- **EXERCISE AIM**
Using the data below, return the stretch from the line that contains "6_report: 629 / 64.03 / 241.1" through the line that contains "r_tag_v | 2 |", both included, exactly as it stands and nothing beyond it.

- **RECORDED DATA**

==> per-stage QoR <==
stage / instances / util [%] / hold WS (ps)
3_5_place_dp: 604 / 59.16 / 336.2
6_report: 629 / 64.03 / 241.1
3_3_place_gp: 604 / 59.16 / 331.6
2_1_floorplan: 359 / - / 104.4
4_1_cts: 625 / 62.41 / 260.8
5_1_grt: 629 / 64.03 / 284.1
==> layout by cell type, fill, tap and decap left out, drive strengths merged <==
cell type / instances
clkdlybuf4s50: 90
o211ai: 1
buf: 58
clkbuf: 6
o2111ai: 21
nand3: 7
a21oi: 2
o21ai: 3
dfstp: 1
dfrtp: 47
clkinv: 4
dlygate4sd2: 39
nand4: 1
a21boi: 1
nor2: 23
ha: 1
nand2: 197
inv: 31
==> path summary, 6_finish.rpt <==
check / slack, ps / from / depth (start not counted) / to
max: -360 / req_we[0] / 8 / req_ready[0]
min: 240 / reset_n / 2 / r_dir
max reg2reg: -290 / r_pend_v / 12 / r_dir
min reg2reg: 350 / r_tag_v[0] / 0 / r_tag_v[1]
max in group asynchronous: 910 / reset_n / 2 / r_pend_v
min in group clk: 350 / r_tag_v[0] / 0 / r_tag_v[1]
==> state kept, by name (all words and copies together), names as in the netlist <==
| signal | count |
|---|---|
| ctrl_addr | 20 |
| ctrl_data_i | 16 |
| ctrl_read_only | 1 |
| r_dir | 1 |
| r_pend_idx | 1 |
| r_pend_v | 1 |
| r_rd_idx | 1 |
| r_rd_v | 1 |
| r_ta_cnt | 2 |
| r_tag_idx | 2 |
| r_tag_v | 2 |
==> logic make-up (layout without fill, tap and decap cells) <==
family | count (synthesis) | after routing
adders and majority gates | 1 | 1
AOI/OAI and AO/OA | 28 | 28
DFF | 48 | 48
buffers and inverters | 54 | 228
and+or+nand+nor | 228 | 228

- **RESULT**
6_report: 629 / 64.03 / 241.1
3_3_place_gp: 604 / 59.16 / 331.6
2_1_floorplan: 359 / - / 104.4
4_1_cts: 625 / 62.41 / 260.8
5_1_grt: 629 / 64.03 / 284.1
==> layout by cell type, fill, tap and decap left out, drive strengths merged <==
cell type / instances
clkdlybuf4s50: 90
o211ai: 1
buf: 58
clkbuf: 6
o2111ai: 21
nand3: 7
a21oi: 2
o21ai: 3
dfstp: 1
dfrtp: 47
clkinv: 4
dlygate4sd2: 39
nand4: 1
a21boi: 1
nor2: 23
ha: 1
nand2: 197
inv: 31
==> path summary, 6_finish.rpt <==
check / slack, ps / from / depth (start not counted) / to
max: -360 / req_we[0] / 8 / req_ready[0]
min: 240 / reset_n / 2 / r_dir
max reg2reg: -290 / r_pend_v / 12 / r_dir
min reg2reg: 350 / r_tag_v[0] / 0 / r_tag_v[1]
max in group asynchronous: 910 / reset_n / 2 / r_pend_v
min in group clk: 350 / r_tag_v[0] / 0 / r_tag_v[1]
==> state kept, by name (all words and copies together), names as in the netlist <==
| signal | count |
|---|---|
| ctrl_addr | 20 |
| ctrl_data_i | 16 |
| ctrl_read_only | 1 |
| r_dir | 1 |
| r_pend_idx | 1 |
| r_pend_v | 1 |
| r_rd_idx | 1 |
| r_rd_v | 1 |
| r_ta_cnt | 2 |
| r_tag_idx | 2 |
| r_tag_v | 2 |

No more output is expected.